[Collected data entries]
>>>>
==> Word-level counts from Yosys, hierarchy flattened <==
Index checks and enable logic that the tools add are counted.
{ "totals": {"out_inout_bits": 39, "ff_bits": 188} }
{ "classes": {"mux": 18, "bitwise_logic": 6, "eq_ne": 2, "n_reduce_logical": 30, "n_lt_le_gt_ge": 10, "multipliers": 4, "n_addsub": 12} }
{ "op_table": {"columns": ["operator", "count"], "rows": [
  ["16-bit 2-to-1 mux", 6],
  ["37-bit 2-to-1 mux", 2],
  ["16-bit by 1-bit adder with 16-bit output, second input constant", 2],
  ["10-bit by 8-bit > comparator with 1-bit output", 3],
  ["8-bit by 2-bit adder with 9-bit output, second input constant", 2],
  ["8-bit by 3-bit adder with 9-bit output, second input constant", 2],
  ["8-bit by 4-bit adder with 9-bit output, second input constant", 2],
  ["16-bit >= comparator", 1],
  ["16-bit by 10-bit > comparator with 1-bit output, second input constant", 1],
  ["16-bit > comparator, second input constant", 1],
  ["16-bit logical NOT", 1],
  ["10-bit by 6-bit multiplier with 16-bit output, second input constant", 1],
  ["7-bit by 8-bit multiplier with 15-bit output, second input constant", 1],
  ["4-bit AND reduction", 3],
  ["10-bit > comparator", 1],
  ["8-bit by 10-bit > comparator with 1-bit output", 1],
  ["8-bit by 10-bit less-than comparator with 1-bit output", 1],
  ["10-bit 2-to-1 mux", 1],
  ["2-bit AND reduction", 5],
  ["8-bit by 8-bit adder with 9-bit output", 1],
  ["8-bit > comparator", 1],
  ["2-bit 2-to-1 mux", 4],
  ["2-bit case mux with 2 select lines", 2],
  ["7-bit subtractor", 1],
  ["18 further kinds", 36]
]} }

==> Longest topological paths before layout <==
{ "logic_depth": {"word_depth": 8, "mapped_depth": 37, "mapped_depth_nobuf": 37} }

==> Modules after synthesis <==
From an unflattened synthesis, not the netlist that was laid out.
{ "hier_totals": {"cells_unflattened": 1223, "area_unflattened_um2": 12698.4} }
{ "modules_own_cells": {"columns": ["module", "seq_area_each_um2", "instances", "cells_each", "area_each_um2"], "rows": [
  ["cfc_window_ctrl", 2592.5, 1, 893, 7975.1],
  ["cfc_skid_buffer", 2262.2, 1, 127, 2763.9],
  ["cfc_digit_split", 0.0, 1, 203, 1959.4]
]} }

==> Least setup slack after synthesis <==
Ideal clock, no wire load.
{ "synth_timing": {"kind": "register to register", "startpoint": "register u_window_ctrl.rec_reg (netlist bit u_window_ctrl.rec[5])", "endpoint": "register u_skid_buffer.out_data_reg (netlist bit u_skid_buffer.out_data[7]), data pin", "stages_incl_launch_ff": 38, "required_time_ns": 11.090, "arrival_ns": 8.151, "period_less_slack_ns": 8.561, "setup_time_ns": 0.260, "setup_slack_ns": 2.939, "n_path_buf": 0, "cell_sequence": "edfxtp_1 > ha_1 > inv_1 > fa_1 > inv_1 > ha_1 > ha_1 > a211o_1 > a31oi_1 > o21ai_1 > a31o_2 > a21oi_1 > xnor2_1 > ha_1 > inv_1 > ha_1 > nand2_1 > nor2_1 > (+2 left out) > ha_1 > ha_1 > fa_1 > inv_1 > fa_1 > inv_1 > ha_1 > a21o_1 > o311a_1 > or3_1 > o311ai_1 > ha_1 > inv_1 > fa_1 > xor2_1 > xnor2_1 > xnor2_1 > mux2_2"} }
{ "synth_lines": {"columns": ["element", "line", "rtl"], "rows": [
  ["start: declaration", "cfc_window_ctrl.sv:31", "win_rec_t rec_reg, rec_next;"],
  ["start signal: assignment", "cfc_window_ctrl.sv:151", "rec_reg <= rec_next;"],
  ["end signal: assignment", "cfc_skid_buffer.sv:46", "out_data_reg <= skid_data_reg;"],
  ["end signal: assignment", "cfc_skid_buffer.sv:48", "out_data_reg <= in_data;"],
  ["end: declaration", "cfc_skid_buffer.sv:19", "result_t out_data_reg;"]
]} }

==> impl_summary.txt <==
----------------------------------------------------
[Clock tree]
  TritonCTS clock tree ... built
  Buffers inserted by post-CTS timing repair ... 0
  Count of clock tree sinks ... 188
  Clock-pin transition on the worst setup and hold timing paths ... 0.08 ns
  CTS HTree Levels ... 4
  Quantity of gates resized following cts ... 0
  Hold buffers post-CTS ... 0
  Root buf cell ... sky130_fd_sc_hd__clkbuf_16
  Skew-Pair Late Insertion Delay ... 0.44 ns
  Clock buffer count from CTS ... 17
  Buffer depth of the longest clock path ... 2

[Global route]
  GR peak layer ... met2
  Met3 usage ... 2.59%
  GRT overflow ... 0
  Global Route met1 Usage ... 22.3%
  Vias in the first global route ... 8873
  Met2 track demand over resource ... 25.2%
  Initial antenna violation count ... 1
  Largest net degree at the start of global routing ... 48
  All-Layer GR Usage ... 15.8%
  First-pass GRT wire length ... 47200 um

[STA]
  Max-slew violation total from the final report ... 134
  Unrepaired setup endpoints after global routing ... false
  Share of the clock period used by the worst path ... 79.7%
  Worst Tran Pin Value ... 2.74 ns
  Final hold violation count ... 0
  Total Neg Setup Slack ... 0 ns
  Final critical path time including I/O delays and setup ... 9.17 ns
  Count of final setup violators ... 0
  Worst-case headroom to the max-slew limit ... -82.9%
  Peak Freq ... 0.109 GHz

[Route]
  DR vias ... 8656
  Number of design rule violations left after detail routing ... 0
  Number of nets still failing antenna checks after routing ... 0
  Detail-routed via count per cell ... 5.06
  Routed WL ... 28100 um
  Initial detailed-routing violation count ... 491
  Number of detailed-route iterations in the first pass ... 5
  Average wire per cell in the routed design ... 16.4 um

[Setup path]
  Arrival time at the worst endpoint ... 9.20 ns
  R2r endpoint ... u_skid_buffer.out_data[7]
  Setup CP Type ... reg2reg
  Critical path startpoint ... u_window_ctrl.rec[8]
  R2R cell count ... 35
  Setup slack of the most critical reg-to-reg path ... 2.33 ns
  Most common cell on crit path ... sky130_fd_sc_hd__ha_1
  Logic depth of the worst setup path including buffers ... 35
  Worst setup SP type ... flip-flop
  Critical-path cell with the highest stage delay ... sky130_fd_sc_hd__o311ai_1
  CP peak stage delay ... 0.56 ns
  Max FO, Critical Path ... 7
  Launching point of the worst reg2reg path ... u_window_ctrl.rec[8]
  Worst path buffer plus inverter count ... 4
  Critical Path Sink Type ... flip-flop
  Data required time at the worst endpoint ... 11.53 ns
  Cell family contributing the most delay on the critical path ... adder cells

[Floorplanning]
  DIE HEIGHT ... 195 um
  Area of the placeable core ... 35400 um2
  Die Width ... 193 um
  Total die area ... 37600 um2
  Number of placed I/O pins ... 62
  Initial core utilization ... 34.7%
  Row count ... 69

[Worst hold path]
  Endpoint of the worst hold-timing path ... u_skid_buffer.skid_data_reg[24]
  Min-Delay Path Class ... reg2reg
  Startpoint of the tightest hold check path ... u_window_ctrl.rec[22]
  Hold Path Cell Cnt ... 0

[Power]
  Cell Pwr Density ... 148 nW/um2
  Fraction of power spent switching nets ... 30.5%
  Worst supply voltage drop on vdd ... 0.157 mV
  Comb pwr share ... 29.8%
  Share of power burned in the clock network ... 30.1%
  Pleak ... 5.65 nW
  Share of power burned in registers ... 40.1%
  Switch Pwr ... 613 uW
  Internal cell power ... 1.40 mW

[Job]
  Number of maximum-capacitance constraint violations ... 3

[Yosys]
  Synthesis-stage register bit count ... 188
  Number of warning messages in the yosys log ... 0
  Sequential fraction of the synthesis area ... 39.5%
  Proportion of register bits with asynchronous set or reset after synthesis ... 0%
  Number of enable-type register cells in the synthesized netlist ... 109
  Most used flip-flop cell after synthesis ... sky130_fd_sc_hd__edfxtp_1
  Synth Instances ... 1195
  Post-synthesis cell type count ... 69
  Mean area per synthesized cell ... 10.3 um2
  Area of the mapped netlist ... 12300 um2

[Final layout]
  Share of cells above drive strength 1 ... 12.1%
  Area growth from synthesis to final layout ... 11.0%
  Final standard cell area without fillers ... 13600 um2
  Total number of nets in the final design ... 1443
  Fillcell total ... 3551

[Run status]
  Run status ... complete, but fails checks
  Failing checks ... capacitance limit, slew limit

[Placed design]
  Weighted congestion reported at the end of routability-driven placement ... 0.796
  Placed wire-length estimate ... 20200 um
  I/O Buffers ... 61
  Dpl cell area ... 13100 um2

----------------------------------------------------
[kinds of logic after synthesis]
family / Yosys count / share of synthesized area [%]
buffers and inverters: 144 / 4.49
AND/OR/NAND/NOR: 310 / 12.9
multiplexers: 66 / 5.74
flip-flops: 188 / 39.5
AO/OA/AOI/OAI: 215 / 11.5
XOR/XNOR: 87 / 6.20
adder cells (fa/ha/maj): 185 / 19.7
<<<<
▶ _What to do_: Copy exactly the stretch of data above from the line with "Vias in the first global route ... 8873" through the line with "Initial detailed-routing violation", and omit all other lines.

▶ _Exercise result_:
  Vias in the first global route ... 8873
  Met2 track demand over resource ... 25.2%
  Initial antenna violation count ... 1
  Largest net degree at the start of global routing ... 48
  All-Layer GR Usage ... 15.8%
  First-pass GRT wire length ... 47200 um

[STA]
  Max-slew violation total from the final report ... 134
  Unrepaired setup endpoints after global routing ... false
  Share of the clock period used by the worst path ... 79.7%
  Worst Tran Pin Value ... 2.74 ns
  Final hold violation count ... 0
  Total Neg Setup Slack ... 0 ns
  Final critical path time including I/O delays and setup ... 9.17 ns
  Count of final setup violators ... 0
  Worst-case headroom to the max-slew limit ... -82.9%
  Peak Freq ... 0.109 GHz

[Route]
  DR vias ... 8656
  Number of design rule violations left after detail routing ... 0
  Number of nets still failing antenna checks after routing ... 0
  Detail-routed via count per cell ... 5.06
  Routed WL ... 28100 um
  Initial detailed-routing violation count ... 491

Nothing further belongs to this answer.